Saved data entries
——————

`config.mk`:
```
export PLATFORM = sky130hd
export DESIGN_NAME = musa_boot_loader
export DESIGN_NICKNAME = d
export VERILOG_FILES = /design/src/rtl/musa_boot_loader.sv
export SDC_FILE = /design/constraint.sdc
export NUM_CORES = 1
export LEC_CHECK = 0
export ABC_AREA = 1
export CAP_MARGIN = 20
export CORE_MARGIN = 5
export CORE_UTILIZATION = 50
export DETAILED_ROUTE_END_ITERATION = 7
export PLACE_DENSITY = 0.74
export SYNTH_ARGS = -nofsm -noshare
export SYNTH_HDL_FRONTEND = slang
export SYNTH_SLANG_ARGS = --single-unit
```
`constraint.sdc`:
```
create_clock -name clk -period 5.1 [get_ports clk]
set_input_delay 1.02 -clock clk [delete_from_list [all_inputs] [get_ports clk]]
set_output_delay 1.02 -clock clk [all_outputs]
set_load 0.005 [all_outputs]
```
--- src/rtl/uart_tx_buffered_pkg.sv ---
// uart_tx_buffered_pkg: UART constants shared by the transmitter and the receiver.
//   - tx_state_e      : frame FSM state encoding (IDLE, START, DATA, PARITY, STOP)
//   - DATA_BITS       : payload bits per frame
//   - symbol_edge_time: clock cycles per serial bit (integer CLOCK_FREQ / BAUD_RATE)
//   - bit_cnt_width   : width of a counter that spans one bit period
package uart_tx_buffered_pkg;

   localparam int unsigned DATA_BITS = 8;

   typedef enum logic [2:0] {
      StIdle   = 3'd0,
      StStart  = 3'd1,
      StData   = 3'd2,
      StParity = 3'd3,
      StStop   = 3'd4
   } tx_state_e;

   function automatic int unsigned symbol_edge_time(input int unsigned clock_freq,
                                                    input int unsigned baud_rate);
      return clock_freq / baud_rate;
   endfunction

   // A one-cycle bit period still needs a 1-bit counter to stay legal.
   function automatic int unsigned bit_cnt_width(input int unsigned set);
      return (set <= 1) ? 1 : $clog2(set);
   endfunction

endpackage

--- src/rtl/uart_tx_buffered_sync_fifo.sv ---
// sync_fifo: single-clock FIFO with registered occupancy count and fall-through head.
// Ports:
//   clk, reset      : clock, asynchronous active-high reset (pointers and count cleared)
//   push, wr_data   : write request and data (ignored while full)
//   pop             : remove the head entry (ignored while empty)
//   rd_data         : current head entry, valid whenever empty is low
//   full, empty     : occupancy flags derived from count
//   count           : number of stored entries, 0..DEPTH
module sync_fifo #(
   parameter int unsigned WIDTH = 8,
   parameter int unsigned DEPTH = 8
) (
   input  logic                     clk,
   input  logic                     reset,
   input  logic                     push,
   input  logic [WIDTH-1:0]         wr_data,
   input  logic                     pop,
   output logic [WIDTH-1:0]         rd_data,
   output logic                     full,
   output logic                     empty,
   output logic [$clog2(DEPTH):0]   count
);

   localparam int unsigned AW = $clog2(DEPTH);
   localparam logic [AW:0] FULL_CNT = (AW + 1)'(DEPTH);

   logic [WIDTH-1:0] r_mem [DEPTH];
   logic [AW-1:0]    r_wr_ptr;
   logic [AW-1:0]    r_rd_ptr;
   logic [AW:0]      r_count;
   logic             w_push;
   logic             w_pop;

   assign full    = (r_count == FULL_CNT);
   assign empty   = (r_count == '0);
   assign count   = r_count;
   assign rd_data = r_mem[r_rd_ptr];
   assign w_push  = push && !full;
   assign w_pop   = pop && !empty;

   // DEPTH is a power of two, so the pointers wrap naturally.
   always_ff @(posedge clk or posedge reset) begin
      if (reset) begin
         r_wr_ptr <= '0;
         r_rd_ptr <= '0;
         r_count  <= '0;
      end else begin
         if (w_push) r_wr_ptr <= r_wr_ptr + 1'b1;
         if (w_pop)  r_rd_ptr <= r_rd_ptr + 1'b1;
         case ({w_push, w_pop})
            2'b10:   r_count <= r_count + 1'b1;
            2'b01:   r_count <= r_count - 1'b1;
            default: r_count <= r_count;
         endcase
      end
   end

   always_ff @(posedge clk) begin
      if (w_push) r_mem[r_wr_ptr] <= wr_data;
   end

endmodule

--- src/rtl/uart_tx_buffered.sv ---
// uart_tx_buffered: 8N1 UART transmitter fed by a FIFO_DEPTH-entry byte buffer.
// Optional even parity bit between data bit 7 and stop when UART_TX_PARITY_EN is defined
// (11-bit frame); otherwise 10-bit frames with no parity logic.
// Ports:
//   clk, reset     : clock, asynchronous active-high reset (aborts frame, flushes buffer)
//   data_in        : byte to transmit
//   data_in_valid  : producer offers data_in
//   data_in_ready  : buffer can accept a byte (low during reset and while full)
//   serial_out     : registered UART line, idle high
//   fifo_count     : bytes buffered, excluding the frame in flight
//   busy           : frame on the line or buffer non-empty
module uart_tx_buffered
   import uart_tx_buffered_pkg::*;
#(
   parameter int unsigned CLOCK_FREQ = 50_000_000,
   parameter int unsigned BAUD_RATE  = 115200,
   parameter int unsigned FIFO_DEPTH = 8
) (
   input  logic                          clk,
   input  logic                          reset,
   input  logic [7:0]                    data_in,
   input  logic                          data_in_valid,
   output logic                          data_in_ready,
   output logic                          serial_out,
   output logic [$clog2(FIFO_DEPTH):0]   fifo_count,
   output logic                          busy
);

   localparam int unsigned SET = symbol_edge_time(CLOCK_FREQ, BAUD_RATE);
   localparam int unsigned CW  = bit_cnt_width(SET);
   localparam logic [CW-1:0] BIT_LAST = CW'(SET - 1);
   localparam logic [2:0]    IDX_LAST = 3'(DATA_BITS - 1);
   localparam logic [$clog2(FIFO_DEPTH):0] FULL_CNT = ($clog2(FIFO_DEPTH) + 1)'(FIFO_DEPTH);

   tx_state_e     r_state, w_state_next;
   logic [CW-1:0] r_bit_cnt, w_bit_cnt_next;
   logic [2:0]    r_idx, w_idx_next;
   logic [7:0]    r_shift, w_shift_next;
   logic          r_tx, w_tx_next;
   logic          r_ready_en;
   logic          w_bit_end;
   logic          w_push;
   logic          w_pop;
   logic          w_empty;
   logic          w_full;
   logic [7:0]    w_head;
   logic [$clog2(FIFO_DEPTH):0] w_count;
`ifdef UART_TX_PARITY_EN
   logic          r_parity, w_parity_next;
`endif

   sync_fifo #(
      .WIDTH (8),
      .DEPTH (FIFO_DEPTH)
   ) u_fifo (
      .clk     (clk),
      .reset   (reset),
      .push    (w_push),
      .wr_data (data_in),
      .pop     (w_pop),
      .rd_data (w_head),
      .full    (w_full),
      .empty   (w_empty),
      .count   (w_count)
   );

   // r_ready_en keeps ready low while reset is held and until the first edge after release.
   assign data_in_ready = r_ready_en && (w_count != FULL_CNT);
   assign w_push        = data_in_valid && data_in_ready;
   assign fifo_count    = w_count;
   assign serial_out    = r_tx;
   assign busy          = (r_state != StIdle) || !w_empty;
   assign w_bit_end     = (r_bit_cnt == BIT_LAST);

   always_comb begin
      w_state_next   = r_state;
      w_bit_cnt_next = r_bit_cnt;
      w_idx_next     = r_idx;
      w_shift_next   = r_shift;
      w_tx_next      = r_tx;
      w_pop          = 1'b0;
`ifdef UART_TX_PARITY_EN
      w_parity_next  = r_parity;
`endif
      case (r_state)
         StIdle: begin
            w_tx_next = 1'b1;
            if (!w_empty) w_pop = 1'b1;
         end
         StStart: begin
            if (w_bit_end) begin
               w_bit_cnt_next = '0;
               w_idx_next     = '0;
               w_tx_next      = r_shift[0];
               w_state_next   = StData;
            end else begin
               w_bit_cnt_next = r_bit_cnt + 1'b1;
            end
         end
         StData: begin
            if (w_bit_end) begin
               w_bit_cnt_next = '0;
               if (r_idx == IDX_LAST) begin
`ifdef UART_TX_PARITY_EN
                  w_tx_next    = r_parity;
                  w_state_next = StParity;
`else
                  w_tx_next    = 1'b1;
                  w_state_next = StStop;
`endif
               end else begin
                  w_idx_next   = r_idx + 3'd1;
                  w_shift_next = r_shift >> 1;
                  w_tx_next    = r_shift[1];
               end
            end else begin
               w_bit_cnt_next = r_bit_cnt + 1'b1;
            end
         end
`ifdef UART_TX_PARITY_EN
         StParity: begin
            if (w_bit_end) begin
               w_bit_cnt_next = '0;
               w_tx_next      = 1'b1;
               w_state_next   = StStop;
            end else begin
               w_bit_cnt_next = r_bit_cnt + 1'b1;
            end
         end
`endif
         StStop: begin
            if (w_bit_end) begin
               w_bit_cnt_next = '0;
               // Back-to-back frames: next start bit follows stop with no idle gap.
               if (!w_empty) w_pop = 1'b1;
               else          w_state_next = StIdle;
            end else begin
               w_bit_cnt_next = r_bit_cnt + 1'b1;
            end
         end
         default: begin
            w_state_next = StIdle;
            w_tx_next    = 1'b1;
         end
      endcase

      // Every pop launches a frame: latch the head byte and drive the start bit now.
      if (w_pop) begin
         w_shift_next   = w_head;
         w_bit_cnt_next = '0;
         w_idx_next     = '0;
         w_tx_next      = 1'b0;
         w_state_next   = StStart;
`ifdef UART_TX_PARITY_EN
         w_parity_next  = ^w_head;
`endif
      end
   end

   always_ff @(posedge clk or posedge reset) begin
      if (reset) begin
         r_state    <= StIdle;
         r_bit_cnt  <= '0;
         r_idx      <= '0;
         r_shift    <= '0;
         r_tx       <= 1'b1;
         r_ready_en <= 1'b0;
      end else begin
         r_state    <= w_state_next;
         r_bit_cnt  <= w_bit_cnt_next;
         r_idx      <= w_idx_next;
         r_shift    <= w_shift_next;
         r_tx       <= w_tx_next;
         r_ready_en <= 1'b1;
      end
   end

`ifdef UART_TX_PARITY_EN
   always_ff @(posedge clk or posedge reset) begin
      if (reset) r_parity <= 1'b0;
      else       r_parity <= w_parity_next;
   end
`endif

endmodule

--- config.mk ---
export PLATFORM = sky130hd
export DESIGN_NAME = uart_tx_buffered
export DESIGN_NICKNAME = d
export VERILOG_FILES = /design/src/rtl/uart_tx_buffered_pkg.sv /design/src/rtl/uart_tx_buffered_sync_fifo.sv /design/src/rtl/uart_tx_buffered.sv
export SDC_FILE = /design/constraint.sdc
export NUM_CORES = 1
export LEC_CHECK = 0
export CAP_MARGIN = 25
export CORE_MARGIN = 1.5
export CORE_UTILIZATION = 50
export DETAILED_ROUTE_END_ITERATION = 16
export PLACE_DENSITY = 0.67
export SLEW_MARGIN = 25
export SYNTH_ARGS = -nofsm -noshare
export SYNTH_HDL_FRONTEND = slang
export SYNTH_HIERARCHICAL = 1
export SYNTH_SLANG_ARGS = --single-unit
export TNS_END_PERCENT = 100
--- constraint.sdc ---
create_clock -name clk -period 5.2 [get_ports clk]
set_input_delay 1.04 -clock clk [delete_from_list [all_inputs] [get_ports clk]]
set_output_delay 1.04 -clock clk [all_outputs]
set_load 0.01 [all_outputs]
$ cat src/rtl/mac_pkg.sv
// rtl/mac_pkg.sv - shared constants and state encoding for the MAC operand packer
package mac_pkg;

  localparam logic MODE_4B = 1'b0;
  localparam logic MODE_2B = 1'b1;

  localparam int BW  = 4;
  localparam int ROW = 8;

  // Width of the activation slice kept per lane in 2-bit SIMD mode.
  localparam int ACT_LO_W = 2;

  typedef enum logic {
    IDLE = 1'b0,
    HALF = 1'b1
  } pack_state_t;

endpackage
**src/rtl/data_sync_if.sv**
```systemverilog
// Bundle of the signals crossing into the destination domain: the
// quasi-static source bus with its enable qualifier, and the synchronized
// bus with its one-cycle update pulse.
interface data_sync_if #(
    parameter int unsigned BUS_WIDTH = 8
);
    logic [BUS_WIDTH-1:0] unsync_bus;
    logic                 bus_enable;
    logic [BUS_WIDTH-1:0] sync_bus;
    logic                 enable_pulse;

    // Source side: drives the raw bus and enable, observes the results.
    modport master (
        output unsync_bus,
        output bus_enable,
        input  sync_bus,
        input  enable_pulse
    );

    // Receiver side: the data_sync stage itself.
    modport slave (
        input  unsync_bus,
        input  bus_enable,
        output sync_bus,
        output enable_pulse
    );
endinterface

```
**src/rtl/data_sync.sv**
```systemverilog
// Multi-bit CDC receiver. The enable is passed through a NUM_STAGES flop
// chain, its rising edge becomes a one-cycle pulse, and that pulse captures
// the (already stable) source bus exactly once per enable assertion.
module data_sync #(
    parameter int unsigned NUM_STAGES = 2,
    parameter int unsigned BUS_WIDTH  = 8
) (
    input  logic         CLK,
    input  logic         RST,
    data_sync_if.slave   bus
);

    logic [NUM_STAGES-1:0] r_sync_ff;
    logic                  r_pg_ff;
    logic [BUS_WIDTH-1:0]  r_sync_bus;
    logic                  r_enable_pulse;

    logic                  w_sync_en;
    logic                  w_pulse;

    // Enable synchronizer: bit 0 samples the asynchronous enable, the rest
    // shift it along so only the last stage is used by downstream logic.
    always_ff @(posedge CLK or negedge RST) begin
        if (!RST) begin
            r_sync_ff <= '0;
        end else begin
            r_sync_ff <= {r_sync_ff[NUM_STAGES-2:0], bus.bus_enable};
        end
    end

    assign w_sync_en = r_sync_ff[NUM_STAGES-1];

    // Delayed copy of the synchronized enable for rising-edge detection.
    always_ff @(posedge CLK or negedge RST) begin
        if (!RST) begin
            r_pg_ff <= 1'b0;
        end else begin
            r_pg_ff <= w_sync_en;
        end
    end

    // Rising edge of the synchronized enable; high for a single cycle.
    always_comb begin
        w_pulse = w_sync_en & ~r_pg_ff;
    end

    // Output registers: register the pulse and capture the bus on it only,
    // so bus changes without a fresh enable edge never reach the output.
    always_ff @(posedge CLK or negedge RST) begin
        if (!RST) begin
            r_enable_pulse <= 1'b0;
            r_sync_bus     <= '0;
        end else begin
            r_enable_pulse <= w_pulse;
            if (w_pulse) begin
                r_sync_bus <= bus.unsync_bus;
            end
        end
    end

    assign bus.sync_bus     = r_sync_bus;
    assign bus.enable_pulse = r_enable_pulse;

endmodule
```
**src/flat_wrapper.sv**
```systemverilog
// flat-port wrapper written by rule: the top's interface ports become plain ports
module data_sync_flat 
#(
    parameter int unsigned NUM_STAGES = 2,
    parameter int unsigned BUS_WIDTH  = 8
)
  (CLK, RST, bus_unsync_bus, bus_bus_enable, bus_sync_bus, bus_enable_pulse);
  data_sync_if #(.BUS_WIDTH(BUS_WIDTH)) bus_i ();
  input  logic CLK;
  input  logic RST;
  input wire logic [$bits(bus_i.unsync_bus)-1:0] bus_unsync_bus;
  input wire logic [$bits(bus_i.bus_enable)-1:0] bus_bus_enable;
  output wire logic [$bits(bus_i.sync_bus)-1:0] bus_sync_bus;
  output wire logic [$bits(bus_i.enable_pulse)-1:0] bus_enable_pulse;
  assign bus_i.unsync_bus = bus_unsync_bus;
  assign bus_i.bus_enable = bus_bus_enable;
  assign bus_sync_bus = bus_i.sync_bus;
  assign bus_enable_pulse = bus_i.enable_pulse;
  data_sync #(.NUM_STAGES(NUM_STAGES), .BUS_WIDTH(BUS_WIDTH)) u_core (.CLK(CLK), .RST(RST), .bus(bus_i));
endmodule
```
[config.mk]
export PLATFORM = sky130hd
export DESIGN_NAME = console_cmd_issuer_flat
export DESIGN_NICKNAME = d
export VERILOG_FILES = /design/src/rtl/console_cmd_issuer_if.sv /design/src/rtl/console_cmd_issuer.sv /design/src/flat_wrapper.sv
export SDC_FILE = /design/constraint.sdc
export NUM_CORES = 1
export LEC_CHECK = 0
export CORE_ASPECT_RATIO = 0.9
export CORE_MARGIN = 2
export CORE_UTILIZATION = 35
export DETAILED_ROUTE_END_ITERATION = 8
export PLACE_DENSITY = 0.63
export SLEW_MARGIN = 20
export SYNTH_ARGS = -nofsm -noshare
export SYNTH_HDL_FRONTEND = slang
export SYNTH_SLANG_ARGS = --single-unit
[constraint.sdc]
create_clock -name working_clock -period 7.6 [get_ports working_clock]
set_input_delay 1.52 -clock working_clock [delete_from_list [all_inputs] [get_ports working_clock]]
set_output_delay 1.52 -clock working_clock [all_outputs]
set_load 0.02 [all_outputs]
**src/rtl/dma_layer_seq.sv**
```systemverilog
// Per-layer sequencer: descriptor FIFO, then weight DMA -> activation DMA -> compute, with error/abort/watchdog.
// Build option DMA_SEQ_OVERLAP_EN runs both DMA loads concurrently instead of back to back.
module dma_layer_seq #(
   parameter int AXI_ADDR_W     = 32,
   parameter int DESC_DEPTH     = 4,
   parameter int TIMEOUT_CYCLES = 1 << 20
) (
   input  logic                          clk,
   input  logic                          rst_n,
   input  logic                          desc_valid,
   output logic                          desc_ready,
   input  logic [AXI_ADDR_W-1:0]         desc_wgt_addr,
   input  logic [AXI_ADDR_W-1:0]         desc_act_addr,
   input  logic [31:0]                   desc_num_rows,
   input  logic [31:0]                   desc_num_cols,
   input  logic [31:0]                   desc_total_blocks,
   input  logic [31:0]                   desc_act_len,
   input  logic                          abort,
   output logic                          bsr_start,
   output logic [AXI_ADDR_W-1:0]         bsr_src_addr,
   output logic [31:0]                   bsr_num_rows,
   output logic [31:0]                   bsr_num_cols,
   output logic [31:0]                   bsr_total_blocks,
   input  logic                          bsr_done,
   input  logic                          bsr_error,
   output logic                          act_start,
   output logic [AXI_ADDR_W-1:0]         act_src_addr,
   output logic [31:0]                   act_len,
   input  logic                          act_done,
   input  logic                          act_error,
   output logic                          comp_start,
   input  logic                          comp_done,
   output logic                          seq_busy,
   output logic                          seq_error,
   output logic [1:0]                    err_code,
   output logic [15:0]                   layers_done,
   output logic [$clog2(DESC_DEPTH):0]   queue_count
);

   localparam int PW = $clog2(DESC_DEPTH);
   localparam int CW = PW + 1;
   localparam logic [CW-1:0] FULL     = CW'(DESC_DEPTH);
   localparam logic [31:0]   WD_LIMIT = 32'(TIMEOUT_CYCLES - 1);

`ifdef DMA_SEQ_OVERLAP_EN
   typedef enum logic [2:0] {IDLE, LOAD_WA, REL_WA, COMP, WAIT_C, ERR} state_t;
`else
   typedef enum logic [2:0] {IDLE, LOAD_W, REL_W, LOAD_A, REL_A, COMP, WAIT_C, ERR} state_t;
`endif

   state_t state;

   logic [AXI_ADDR_W-1:0] fifo_wgt    [DESC_DEPTH];
   logic [AXI_ADDR_W-1:0] fifo_act    [DESC_DEPTH];
   logic [31:0]           fifo_rows   [DESC_DEPTH];
   logic [31:0]           fifo_cols   [DESC_DEPTH];
   logic [31:0]           fifo_blocks [DESC_DEPTH];
   logic [31:0]           fifo_len    [DESC_DEPTH];
   logic [PW-1:0]         wr_ptr;
   logic [PW-1:0]         rd_ptr;

   logic [31:0] wd_cnt;
   logic        wd_fire;
   logic        err_now;
   logic [1:0]  err_sel;
   logic        push;
   logic        pop;
   logic        flush;

   assign desc_ready = (queue_count != FULL);
   assign push       = desc_valid && desc_ready && !abort;
   assign pop        = (state == IDLE) && (queue_count != '0) && !seq_error && !abort;
   assign flush      = abort || err_now;

`ifdef DMA_SEQ_OVERLAP_EN
   // Both loads are finished once every still-raised start sees its done this cycle.
   logic wa_loaded;
   assign wa_loaded = (!bsr_start || bsr_done) && (!act_start || act_done);
`endif

   // Error decision for this cycle; a done/error report beats the watchdog, abort beats both.
   always_comb begin
      wd_fire = (TIMEOUT_CYCLES != 0) && (wd_cnt == WD_LIMIT);
      err_now = 1'b0;
      err_sel = 2'd0;
      if (!abort) begin
         case (state)
`ifdef DMA_SEQ_OVERLAP_EN
            LOAD_WA: begin
               if (bsr_start && bsr_done && bsr_error) begin
                  err_now = 1'b1;
                  err_sel = 2'd1;
               end else if (act_start && act_done && act_error) begin
                  err_now = 1'b1;
                  err_sel = 2'd2;
               end else if (wd_fire && !wa_loaded) begin
                  err_now = 1'b1;
                  err_sel = 2'd3;
               end
            end
            REL_WA: begin
               if ((bsr_done || act_done) && wd_fire) begin
                  err_now = 1'b1;
                  err_sel = 2'd3;
               end
            end
`else
            LOAD_W: begin
               if (bsr_done && bsr_error) begin
                  err_now = 1'b1;
                  err_sel = 2'd1;
               end else if (!bsr_done && wd_fire) begin
                  err_now = 1'b1;
                  err_sel = 2'd3;
               end
            end
            REL_W: begin
               if (bsr_done && wd_fire) begin
                  err_now = 1'b1;
                  err_sel = 2'd3;
               end
            end
            LOAD_A: begin
               if (act_done && act_error) begin
                  err_now = 1'b1;
                  err_sel = 2'd2;
               end else if (!act_done && wd_fire) begin
                  err_now = 1'b1;
                  err_sel = 2'd3;
               end
            end
            REL_A: begin
               if (act_done && wd_fire) begin
                  err_now = 1'b1;
                  err_sel = 2'd3;
               end
            end
`endif
            WAIT_C: begin
               if (!comp_done && wd_fire) begin
                  err_now = 1'b1;
                  err_sel = 2'd3;
               end
            end
            default: ;
         endcase
      end
   end

   always_ff @(posedge clk) begin : desc_fifo
      if (!rst_n) begin
         wr_ptr      <= '0;
         rd_ptr      <= '0;
         queue_count <= '0;
      end else if (flush) begin
         wr_ptr      <= '0;
         rd_ptr      <= '0;
         queue_count <= '0;
      end else begin
         if (push) begin
            fifo_wgt[wr_ptr]    <= desc_wgt_addr;
            fifo_act[wr_ptr]    <= desc_act_addr;
            fifo_rows[wr_ptr]   <= desc_num_rows;
            fifo_cols[wr_ptr]   <= desc_num_cols;
            fifo_blocks[wr_ptr] <= desc_total_blocks;
            fifo_len[wr_ptr]    <= desc_act_len;
            wr_ptr              <= wr_ptr + 1'b1;
         end
         if (pop) begin
            rd_ptr <= rd_ptr + 1'b1;
         end
         case ({push, pop})
            2'b10:   queue_count <= queue_count + 1'b1;
            2'b01:   queue_count <= queue_count - 1'b1;
            default: ;
         endcase
      end
   end

   always_ff @(posedge clk) begin : seq_fsm
      if (!rst_n) begin
         state            <= IDLE;
         bsr_start        <= 1'b0;
         act_start        <= 1'b0;
         comp_start       <= 1'b0;
         seq_busy         <= 1'b0;
         seq_error        <= 1'b0;
         err_code         <= 2'd0;
         layers_done      <= 16'd0;
         wd_cnt           <= '0;
         bsr_src_addr     <= '0;
         bsr_num_rows     <= '0;
         bsr_num_cols     <= '0;
         bsr_total_blocks <= '0;
         act_src_addr     <= '0;
         act_len          <= '0;
      end else begin
         comp_start <= 1'b0;
         wd_cnt     <= wd_cnt + 32'd1;
         if (abort) begin
            state     <= IDLE;
            bsr_start <= 1'b0;
            act_start <= 1'b0;
            seq_busy  <= 1'b0;
            seq_error <= 1'b0;
            err_code  <= 2'd0;
            wd_cnt    <= '0;
         end else if (err_now) begin
            state     <= ERR;
            bsr_start <= 1'b0;
            act_start <= 1'b0;
            seq_busy  <= 1'b0;
            seq_error <= 1'b1;
            err_code  <= err_sel;
            wd_cnt    <= '0;
         end else begin
            case (state)
               IDLE: begin
                  if (pop) begin
                     bsr_src_addr     <= fifo_wgt[rd_ptr];
                     bsr_num_rows     <= fifo_rows[rd_ptr];
                     bsr_num_cols     <= fifo_cols[rd_ptr];
                     bsr_total_blocks <= fifo_blocks[rd_ptr];
                     act_src_addr     <= fifo_act[rd_ptr];
                     act_len          <= fifo_len[rd_ptr];
                     bsr_start        <= 1'b1;
                     seq_busy         <= 1'b1;
                     wd_cnt           <= '0;
`ifdef DMA_SEQ_OVERLAP_EN
                     act_start        <= 1'b1;
                     state            <= LOAD_WA;
`else
                     state            <= LOAD_W;
`endif
                  end
               end
`ifdef DMA_SEQ_OVERLAP_EN
               LOAD_WA: begin
                  if (bsr_done) bsr_start <= 1'b0;
                  if (act_done) act_start <= 1'b0;
                  if (wa_loaded) begin
                     state  <= REL_WA;
                     wd_cnt <= '0;
                  end
               end
               REL_WA: begin
                  if (!bsr_done && !act_done) begin
                     comp_start <= 1'b1;
                     state      <= COMP;
                     wd_cnt     <= '0;
                  end
               end
`else
               LOAD_W: begin
                  if (bsr_done) begin
                     bsr_start <= 1'b0;
                     state     <= REL_W;
                     wd_cnt    <= '0;
                  end
               end
               REL_W: begin
                  if (!bsr_done) begin
                     act_start <= 1'b1;
                     state     <= LOAD_A;
                     wd_cnt    <= '0;
                  end
               end
               LOAD_A: begin
                  if (act_done) begin
                     act_start <= 1'b0;
                     state     <= REL_A;
                     wd_cnt    <= '0;
                  end
               end
               REL_A: begin
                  if (!act_done) begin
                     comp_start <= 1'b1;
                     state      <= COMP;
                     wd_cnt     <= '0;
                  end
               end
`endif
               COMP: begin
                  state  <= WAIT_C;
                  wd_cnt <= '0;
               end
               WAIT_C: begin
                  if (comp_done) begin
                     layers_done <= layers_done + 16'd1;
                     seq_busy    <= 1'b0;
                     state       <= IDLE;
                     wd_cnt      <= '0;
                  end
               end
               default: ;
            endcase
         end
      end
   end

endmodule
```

——————

ASSIGNMENT | Pull each line containing the word "side" out of the data above.

EXERCISE RESPONSE |
    // Source side: drives the raw bus and enable, observes the results.
    // Receiver side: the data_sync stage itself.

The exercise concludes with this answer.